- [Task details]: Starting with the line that contains "File: config.mk" and stopping after the line that contains "export DESIGN_NICKNAME = d", copy the entries below exactly. Include nothing else.

- [Collected data]:
[Start of Attachment]

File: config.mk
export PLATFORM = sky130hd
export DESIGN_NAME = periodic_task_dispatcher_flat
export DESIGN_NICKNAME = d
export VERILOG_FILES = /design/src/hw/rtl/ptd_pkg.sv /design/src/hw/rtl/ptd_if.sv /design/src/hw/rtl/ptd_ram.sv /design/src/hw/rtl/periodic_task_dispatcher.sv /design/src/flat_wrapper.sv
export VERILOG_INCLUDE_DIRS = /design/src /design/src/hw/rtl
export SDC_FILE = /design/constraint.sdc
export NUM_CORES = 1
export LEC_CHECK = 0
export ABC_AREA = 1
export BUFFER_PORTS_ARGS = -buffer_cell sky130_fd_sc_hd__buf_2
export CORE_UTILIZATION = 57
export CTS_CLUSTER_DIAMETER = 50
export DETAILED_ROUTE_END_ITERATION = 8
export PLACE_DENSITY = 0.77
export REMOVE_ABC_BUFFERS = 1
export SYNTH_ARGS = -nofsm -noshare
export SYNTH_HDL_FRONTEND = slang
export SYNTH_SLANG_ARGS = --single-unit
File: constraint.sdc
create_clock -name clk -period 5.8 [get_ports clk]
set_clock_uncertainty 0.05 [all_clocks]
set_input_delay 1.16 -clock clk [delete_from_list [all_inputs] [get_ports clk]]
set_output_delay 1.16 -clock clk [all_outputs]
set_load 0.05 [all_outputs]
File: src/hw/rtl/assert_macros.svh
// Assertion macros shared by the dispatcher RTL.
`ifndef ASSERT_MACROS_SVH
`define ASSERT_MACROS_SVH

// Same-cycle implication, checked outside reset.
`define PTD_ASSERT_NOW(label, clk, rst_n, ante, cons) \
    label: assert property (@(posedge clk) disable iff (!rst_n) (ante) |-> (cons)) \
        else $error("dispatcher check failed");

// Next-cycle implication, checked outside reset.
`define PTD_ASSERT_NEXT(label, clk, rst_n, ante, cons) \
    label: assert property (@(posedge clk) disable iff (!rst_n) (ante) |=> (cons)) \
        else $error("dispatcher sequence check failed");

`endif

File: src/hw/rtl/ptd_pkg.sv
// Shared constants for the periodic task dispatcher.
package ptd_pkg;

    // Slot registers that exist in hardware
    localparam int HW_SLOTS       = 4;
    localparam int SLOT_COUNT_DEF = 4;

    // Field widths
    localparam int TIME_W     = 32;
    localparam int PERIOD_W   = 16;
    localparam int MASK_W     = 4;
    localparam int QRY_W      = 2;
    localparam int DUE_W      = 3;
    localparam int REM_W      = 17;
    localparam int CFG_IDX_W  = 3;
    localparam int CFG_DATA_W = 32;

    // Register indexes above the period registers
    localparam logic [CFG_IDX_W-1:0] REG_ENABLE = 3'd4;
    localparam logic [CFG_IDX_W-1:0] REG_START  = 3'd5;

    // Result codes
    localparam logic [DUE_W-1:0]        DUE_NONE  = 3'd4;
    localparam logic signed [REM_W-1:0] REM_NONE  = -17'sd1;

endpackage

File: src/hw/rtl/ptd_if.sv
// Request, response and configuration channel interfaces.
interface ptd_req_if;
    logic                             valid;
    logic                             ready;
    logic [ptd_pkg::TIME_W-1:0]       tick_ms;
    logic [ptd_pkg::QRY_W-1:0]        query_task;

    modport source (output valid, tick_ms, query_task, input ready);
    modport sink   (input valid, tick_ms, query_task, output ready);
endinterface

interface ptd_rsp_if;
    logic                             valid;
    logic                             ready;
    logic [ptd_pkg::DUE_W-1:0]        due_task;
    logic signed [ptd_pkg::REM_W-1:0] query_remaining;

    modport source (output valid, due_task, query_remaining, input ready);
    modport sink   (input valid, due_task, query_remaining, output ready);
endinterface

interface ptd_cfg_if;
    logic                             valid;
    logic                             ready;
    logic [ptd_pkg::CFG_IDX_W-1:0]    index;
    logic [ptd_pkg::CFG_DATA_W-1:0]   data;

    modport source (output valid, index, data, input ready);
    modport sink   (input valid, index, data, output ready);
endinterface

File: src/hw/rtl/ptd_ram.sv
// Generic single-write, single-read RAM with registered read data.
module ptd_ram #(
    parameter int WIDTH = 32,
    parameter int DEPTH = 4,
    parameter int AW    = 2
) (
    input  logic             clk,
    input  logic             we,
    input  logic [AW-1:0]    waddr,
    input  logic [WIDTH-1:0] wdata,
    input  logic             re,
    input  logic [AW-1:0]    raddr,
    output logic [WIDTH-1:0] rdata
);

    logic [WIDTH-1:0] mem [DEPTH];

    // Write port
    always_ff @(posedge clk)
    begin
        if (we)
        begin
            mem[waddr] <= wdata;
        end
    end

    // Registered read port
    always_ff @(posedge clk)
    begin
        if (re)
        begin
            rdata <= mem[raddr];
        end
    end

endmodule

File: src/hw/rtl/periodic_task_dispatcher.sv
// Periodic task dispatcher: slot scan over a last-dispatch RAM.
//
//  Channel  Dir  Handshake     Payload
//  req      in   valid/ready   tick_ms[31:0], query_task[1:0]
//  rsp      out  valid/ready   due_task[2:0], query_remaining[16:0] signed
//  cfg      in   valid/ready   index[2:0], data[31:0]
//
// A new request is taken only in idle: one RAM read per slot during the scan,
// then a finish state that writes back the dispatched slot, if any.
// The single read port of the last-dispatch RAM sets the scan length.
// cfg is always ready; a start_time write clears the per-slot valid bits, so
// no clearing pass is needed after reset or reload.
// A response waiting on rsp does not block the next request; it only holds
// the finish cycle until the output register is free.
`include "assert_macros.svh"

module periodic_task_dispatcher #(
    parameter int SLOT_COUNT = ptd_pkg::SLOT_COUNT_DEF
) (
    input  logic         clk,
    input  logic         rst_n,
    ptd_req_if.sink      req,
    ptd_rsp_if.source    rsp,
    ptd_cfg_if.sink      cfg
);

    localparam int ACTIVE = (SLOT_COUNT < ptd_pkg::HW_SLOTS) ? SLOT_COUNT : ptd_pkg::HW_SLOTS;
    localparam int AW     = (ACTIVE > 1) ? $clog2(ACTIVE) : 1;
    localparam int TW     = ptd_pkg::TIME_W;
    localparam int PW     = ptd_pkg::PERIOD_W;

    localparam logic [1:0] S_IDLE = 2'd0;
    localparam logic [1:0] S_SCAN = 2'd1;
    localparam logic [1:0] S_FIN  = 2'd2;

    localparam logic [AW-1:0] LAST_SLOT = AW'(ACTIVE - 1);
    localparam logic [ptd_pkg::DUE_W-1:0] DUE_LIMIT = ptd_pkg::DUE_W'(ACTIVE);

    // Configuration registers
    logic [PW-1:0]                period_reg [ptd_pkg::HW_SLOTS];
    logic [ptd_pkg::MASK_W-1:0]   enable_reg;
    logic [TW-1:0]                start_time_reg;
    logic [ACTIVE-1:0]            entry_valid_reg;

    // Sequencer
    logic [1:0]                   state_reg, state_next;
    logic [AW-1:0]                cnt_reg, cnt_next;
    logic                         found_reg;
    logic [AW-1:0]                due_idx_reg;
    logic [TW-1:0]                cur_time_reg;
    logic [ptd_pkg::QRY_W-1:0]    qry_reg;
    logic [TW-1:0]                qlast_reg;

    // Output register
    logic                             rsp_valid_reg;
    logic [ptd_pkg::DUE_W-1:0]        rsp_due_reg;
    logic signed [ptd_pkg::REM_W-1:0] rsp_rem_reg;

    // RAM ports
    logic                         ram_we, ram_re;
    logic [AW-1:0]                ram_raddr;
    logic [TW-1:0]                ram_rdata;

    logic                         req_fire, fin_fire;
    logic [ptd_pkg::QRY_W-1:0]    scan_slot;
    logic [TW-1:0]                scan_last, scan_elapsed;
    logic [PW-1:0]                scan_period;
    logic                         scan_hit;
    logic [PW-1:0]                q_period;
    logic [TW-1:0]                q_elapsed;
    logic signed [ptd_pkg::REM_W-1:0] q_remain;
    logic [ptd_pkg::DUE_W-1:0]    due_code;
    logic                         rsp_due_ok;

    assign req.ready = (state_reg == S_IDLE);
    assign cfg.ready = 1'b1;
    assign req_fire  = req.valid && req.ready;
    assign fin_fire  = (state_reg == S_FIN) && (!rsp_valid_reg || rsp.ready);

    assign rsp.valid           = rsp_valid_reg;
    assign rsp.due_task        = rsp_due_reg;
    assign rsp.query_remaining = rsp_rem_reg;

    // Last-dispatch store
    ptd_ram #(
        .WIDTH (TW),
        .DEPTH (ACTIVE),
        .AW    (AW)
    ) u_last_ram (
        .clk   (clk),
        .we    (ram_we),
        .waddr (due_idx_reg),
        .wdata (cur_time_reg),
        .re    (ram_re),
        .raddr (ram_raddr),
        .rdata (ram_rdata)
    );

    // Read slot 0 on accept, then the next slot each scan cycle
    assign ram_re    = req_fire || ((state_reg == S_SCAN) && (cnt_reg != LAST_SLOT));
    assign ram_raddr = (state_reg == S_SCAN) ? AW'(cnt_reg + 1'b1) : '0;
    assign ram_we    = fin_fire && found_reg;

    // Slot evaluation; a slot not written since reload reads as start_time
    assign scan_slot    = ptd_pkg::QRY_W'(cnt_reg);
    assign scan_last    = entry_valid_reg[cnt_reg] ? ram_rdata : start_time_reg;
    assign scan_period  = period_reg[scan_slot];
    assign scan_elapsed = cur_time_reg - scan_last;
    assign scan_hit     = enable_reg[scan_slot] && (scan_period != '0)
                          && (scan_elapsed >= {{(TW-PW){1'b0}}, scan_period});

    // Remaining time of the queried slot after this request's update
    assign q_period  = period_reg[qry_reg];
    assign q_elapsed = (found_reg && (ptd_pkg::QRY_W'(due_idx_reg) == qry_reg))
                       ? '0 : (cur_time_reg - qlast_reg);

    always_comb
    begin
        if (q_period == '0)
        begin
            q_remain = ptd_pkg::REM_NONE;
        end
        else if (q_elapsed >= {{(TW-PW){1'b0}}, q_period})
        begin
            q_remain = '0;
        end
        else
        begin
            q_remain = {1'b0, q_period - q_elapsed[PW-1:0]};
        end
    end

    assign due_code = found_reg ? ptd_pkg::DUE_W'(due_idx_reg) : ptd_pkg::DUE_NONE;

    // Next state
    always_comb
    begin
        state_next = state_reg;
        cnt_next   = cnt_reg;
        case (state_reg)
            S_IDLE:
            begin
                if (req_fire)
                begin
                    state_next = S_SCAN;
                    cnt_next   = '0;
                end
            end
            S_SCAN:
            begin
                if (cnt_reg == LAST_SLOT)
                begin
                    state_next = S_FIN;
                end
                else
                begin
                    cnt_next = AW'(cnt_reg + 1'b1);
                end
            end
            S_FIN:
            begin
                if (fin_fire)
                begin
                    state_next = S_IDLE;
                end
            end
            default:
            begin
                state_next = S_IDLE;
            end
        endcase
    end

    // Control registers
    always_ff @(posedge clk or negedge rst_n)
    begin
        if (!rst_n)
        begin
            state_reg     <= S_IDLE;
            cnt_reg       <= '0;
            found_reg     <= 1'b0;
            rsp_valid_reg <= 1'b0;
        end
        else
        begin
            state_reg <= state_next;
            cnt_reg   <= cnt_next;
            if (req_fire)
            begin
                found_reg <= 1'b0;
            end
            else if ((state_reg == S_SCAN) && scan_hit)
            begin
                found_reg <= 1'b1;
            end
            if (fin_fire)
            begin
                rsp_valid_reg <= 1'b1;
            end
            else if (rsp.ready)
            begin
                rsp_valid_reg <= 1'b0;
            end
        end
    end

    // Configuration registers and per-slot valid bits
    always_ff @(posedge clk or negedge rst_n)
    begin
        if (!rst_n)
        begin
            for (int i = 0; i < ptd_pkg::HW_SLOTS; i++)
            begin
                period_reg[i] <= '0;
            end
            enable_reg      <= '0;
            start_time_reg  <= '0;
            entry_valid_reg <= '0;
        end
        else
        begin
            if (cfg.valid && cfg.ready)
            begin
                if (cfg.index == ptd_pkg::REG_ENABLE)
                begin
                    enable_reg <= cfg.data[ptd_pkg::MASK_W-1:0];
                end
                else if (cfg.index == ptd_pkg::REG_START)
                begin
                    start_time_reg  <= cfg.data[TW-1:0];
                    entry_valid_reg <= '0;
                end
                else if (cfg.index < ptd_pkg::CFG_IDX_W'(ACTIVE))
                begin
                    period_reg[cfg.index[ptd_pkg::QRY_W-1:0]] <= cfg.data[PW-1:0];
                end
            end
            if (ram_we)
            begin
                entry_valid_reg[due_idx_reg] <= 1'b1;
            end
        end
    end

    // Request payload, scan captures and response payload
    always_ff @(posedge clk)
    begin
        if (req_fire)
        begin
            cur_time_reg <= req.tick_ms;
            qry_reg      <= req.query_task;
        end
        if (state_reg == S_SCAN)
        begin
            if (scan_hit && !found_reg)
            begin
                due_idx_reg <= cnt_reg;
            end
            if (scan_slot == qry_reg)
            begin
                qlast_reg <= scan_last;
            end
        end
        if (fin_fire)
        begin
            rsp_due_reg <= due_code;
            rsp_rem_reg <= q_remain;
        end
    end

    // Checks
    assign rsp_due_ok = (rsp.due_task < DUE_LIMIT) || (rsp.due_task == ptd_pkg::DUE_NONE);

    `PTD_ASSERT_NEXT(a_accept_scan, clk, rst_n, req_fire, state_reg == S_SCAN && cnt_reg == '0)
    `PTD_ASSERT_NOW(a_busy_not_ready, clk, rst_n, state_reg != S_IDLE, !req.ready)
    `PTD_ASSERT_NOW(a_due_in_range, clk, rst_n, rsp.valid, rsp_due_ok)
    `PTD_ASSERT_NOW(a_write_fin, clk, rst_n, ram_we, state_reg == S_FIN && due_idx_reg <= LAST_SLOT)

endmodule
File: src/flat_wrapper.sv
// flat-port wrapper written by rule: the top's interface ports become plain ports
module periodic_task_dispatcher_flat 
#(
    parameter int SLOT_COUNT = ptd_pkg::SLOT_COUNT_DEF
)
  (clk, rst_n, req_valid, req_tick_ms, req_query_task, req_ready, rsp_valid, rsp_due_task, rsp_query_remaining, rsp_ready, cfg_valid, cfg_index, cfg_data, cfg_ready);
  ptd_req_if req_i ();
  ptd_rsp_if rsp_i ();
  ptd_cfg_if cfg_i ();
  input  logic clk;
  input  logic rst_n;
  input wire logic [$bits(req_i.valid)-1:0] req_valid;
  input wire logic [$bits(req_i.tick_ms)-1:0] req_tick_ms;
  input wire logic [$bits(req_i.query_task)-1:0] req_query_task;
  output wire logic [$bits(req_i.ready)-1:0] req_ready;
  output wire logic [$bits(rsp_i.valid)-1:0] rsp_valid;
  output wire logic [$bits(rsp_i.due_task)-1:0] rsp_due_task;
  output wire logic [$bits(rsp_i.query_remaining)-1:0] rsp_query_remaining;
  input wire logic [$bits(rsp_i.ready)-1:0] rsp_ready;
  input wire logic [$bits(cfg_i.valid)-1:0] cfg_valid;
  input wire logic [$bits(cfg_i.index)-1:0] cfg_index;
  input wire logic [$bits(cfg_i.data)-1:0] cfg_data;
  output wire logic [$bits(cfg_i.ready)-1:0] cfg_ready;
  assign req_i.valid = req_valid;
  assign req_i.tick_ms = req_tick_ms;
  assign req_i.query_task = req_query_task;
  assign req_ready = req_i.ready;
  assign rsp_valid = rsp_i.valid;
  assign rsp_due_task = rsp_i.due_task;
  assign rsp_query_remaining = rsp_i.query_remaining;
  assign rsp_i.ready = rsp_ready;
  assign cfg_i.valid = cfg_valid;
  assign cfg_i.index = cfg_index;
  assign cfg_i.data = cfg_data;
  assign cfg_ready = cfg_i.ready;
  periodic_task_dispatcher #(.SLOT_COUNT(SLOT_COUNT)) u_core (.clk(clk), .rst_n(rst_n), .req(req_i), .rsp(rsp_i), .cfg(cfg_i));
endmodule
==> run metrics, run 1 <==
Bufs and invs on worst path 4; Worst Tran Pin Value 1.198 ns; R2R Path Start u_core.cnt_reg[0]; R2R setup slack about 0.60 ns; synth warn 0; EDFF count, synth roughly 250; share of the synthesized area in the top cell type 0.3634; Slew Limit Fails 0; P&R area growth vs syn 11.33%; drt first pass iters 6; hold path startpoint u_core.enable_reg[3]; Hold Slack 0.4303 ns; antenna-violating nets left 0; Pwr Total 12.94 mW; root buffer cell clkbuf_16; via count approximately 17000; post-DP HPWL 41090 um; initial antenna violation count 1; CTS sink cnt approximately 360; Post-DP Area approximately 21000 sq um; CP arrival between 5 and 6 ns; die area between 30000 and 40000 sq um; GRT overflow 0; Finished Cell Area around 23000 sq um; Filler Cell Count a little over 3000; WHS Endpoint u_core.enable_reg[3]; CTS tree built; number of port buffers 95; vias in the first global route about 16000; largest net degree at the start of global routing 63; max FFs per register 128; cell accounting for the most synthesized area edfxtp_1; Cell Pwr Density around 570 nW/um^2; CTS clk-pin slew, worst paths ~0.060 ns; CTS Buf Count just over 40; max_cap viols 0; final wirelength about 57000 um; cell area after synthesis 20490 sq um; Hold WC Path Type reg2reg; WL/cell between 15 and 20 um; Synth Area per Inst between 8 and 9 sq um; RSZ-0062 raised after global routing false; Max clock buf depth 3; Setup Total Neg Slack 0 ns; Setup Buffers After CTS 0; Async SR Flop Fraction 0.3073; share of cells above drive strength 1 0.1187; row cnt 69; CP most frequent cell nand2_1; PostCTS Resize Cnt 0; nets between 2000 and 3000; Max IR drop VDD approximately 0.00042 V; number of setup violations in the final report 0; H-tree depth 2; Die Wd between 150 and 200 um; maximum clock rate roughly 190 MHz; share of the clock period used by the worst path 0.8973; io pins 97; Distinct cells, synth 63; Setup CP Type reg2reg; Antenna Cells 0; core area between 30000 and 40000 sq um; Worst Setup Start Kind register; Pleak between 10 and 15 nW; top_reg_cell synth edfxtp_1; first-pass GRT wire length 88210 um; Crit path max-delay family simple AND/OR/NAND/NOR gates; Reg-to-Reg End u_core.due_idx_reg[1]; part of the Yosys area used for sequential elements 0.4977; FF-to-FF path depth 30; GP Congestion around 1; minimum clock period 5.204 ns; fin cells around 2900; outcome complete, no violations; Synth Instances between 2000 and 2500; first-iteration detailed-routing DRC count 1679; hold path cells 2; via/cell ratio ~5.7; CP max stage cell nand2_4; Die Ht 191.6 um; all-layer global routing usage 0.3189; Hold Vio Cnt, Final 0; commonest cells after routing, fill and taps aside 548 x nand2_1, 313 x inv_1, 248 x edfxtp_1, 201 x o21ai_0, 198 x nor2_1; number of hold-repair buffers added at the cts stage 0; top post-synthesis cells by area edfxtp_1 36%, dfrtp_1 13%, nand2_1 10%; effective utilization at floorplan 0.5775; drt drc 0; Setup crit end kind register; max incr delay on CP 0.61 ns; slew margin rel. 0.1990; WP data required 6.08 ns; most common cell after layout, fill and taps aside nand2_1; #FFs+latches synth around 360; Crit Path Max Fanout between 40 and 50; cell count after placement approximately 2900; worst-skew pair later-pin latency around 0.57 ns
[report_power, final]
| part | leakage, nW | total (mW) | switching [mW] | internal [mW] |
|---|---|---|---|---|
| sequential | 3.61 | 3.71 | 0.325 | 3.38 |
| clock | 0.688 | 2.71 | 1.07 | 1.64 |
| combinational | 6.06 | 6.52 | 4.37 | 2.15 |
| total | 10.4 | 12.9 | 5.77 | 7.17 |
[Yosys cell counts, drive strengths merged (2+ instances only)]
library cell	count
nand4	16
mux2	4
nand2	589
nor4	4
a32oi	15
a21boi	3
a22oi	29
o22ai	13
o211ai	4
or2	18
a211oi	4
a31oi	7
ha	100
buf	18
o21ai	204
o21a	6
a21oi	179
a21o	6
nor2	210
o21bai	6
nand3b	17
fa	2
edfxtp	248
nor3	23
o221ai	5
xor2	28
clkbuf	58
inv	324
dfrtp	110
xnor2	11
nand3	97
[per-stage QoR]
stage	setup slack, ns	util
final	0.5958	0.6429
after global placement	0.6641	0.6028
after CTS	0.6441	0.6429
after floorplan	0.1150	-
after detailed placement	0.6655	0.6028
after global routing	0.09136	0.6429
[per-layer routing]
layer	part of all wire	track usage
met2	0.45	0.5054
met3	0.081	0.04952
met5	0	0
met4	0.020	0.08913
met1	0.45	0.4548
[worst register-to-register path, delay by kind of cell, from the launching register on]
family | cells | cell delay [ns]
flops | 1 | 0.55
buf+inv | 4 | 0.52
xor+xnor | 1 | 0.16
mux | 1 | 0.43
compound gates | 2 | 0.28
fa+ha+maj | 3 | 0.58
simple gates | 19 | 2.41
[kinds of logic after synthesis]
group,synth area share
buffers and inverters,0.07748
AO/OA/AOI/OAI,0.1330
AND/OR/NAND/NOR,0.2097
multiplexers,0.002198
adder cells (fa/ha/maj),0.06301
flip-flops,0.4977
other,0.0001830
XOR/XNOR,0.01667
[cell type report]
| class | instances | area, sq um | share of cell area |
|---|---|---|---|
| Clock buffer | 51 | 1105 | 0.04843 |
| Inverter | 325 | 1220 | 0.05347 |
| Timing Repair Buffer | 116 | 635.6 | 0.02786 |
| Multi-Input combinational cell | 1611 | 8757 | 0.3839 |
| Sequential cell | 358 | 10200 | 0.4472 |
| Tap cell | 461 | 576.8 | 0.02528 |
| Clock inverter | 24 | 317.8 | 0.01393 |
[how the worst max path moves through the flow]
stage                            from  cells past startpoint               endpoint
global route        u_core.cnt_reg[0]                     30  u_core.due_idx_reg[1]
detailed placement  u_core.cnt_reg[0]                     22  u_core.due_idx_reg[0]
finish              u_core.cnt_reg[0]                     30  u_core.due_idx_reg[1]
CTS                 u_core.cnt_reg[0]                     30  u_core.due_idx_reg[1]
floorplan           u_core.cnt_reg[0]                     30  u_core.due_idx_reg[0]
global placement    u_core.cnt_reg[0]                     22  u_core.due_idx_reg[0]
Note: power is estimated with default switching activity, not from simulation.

[End of Attachment]
[Start of Attachment]

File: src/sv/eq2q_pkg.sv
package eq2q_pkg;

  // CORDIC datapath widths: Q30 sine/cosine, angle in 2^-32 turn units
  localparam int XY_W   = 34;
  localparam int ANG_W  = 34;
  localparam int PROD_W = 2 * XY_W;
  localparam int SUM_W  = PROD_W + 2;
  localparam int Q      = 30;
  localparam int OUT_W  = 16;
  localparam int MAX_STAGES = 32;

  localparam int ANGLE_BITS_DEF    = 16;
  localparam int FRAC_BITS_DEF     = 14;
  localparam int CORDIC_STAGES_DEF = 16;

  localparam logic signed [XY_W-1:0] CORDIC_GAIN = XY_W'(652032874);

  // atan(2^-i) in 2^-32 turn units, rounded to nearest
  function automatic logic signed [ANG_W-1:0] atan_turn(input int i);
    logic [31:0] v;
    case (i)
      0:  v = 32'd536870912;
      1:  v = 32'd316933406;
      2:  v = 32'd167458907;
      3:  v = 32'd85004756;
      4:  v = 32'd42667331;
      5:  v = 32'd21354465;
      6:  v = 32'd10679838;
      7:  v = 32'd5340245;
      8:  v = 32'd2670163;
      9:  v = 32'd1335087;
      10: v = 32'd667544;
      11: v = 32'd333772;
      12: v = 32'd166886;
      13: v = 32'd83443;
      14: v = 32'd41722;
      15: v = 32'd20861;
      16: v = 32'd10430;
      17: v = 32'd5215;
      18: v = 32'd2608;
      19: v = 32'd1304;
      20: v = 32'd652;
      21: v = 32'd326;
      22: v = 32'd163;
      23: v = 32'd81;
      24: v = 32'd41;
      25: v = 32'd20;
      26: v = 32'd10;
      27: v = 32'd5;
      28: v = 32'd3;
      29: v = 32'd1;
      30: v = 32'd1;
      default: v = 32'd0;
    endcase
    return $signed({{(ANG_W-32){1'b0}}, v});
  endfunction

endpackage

[End of Attachment]

- [Answer to this task]:
File: config.mk
export PLATFORM = sky130hd
export DESIGN_NAME = periodic_task_dispatcher_flat
export DESIGN_NICKNAME = d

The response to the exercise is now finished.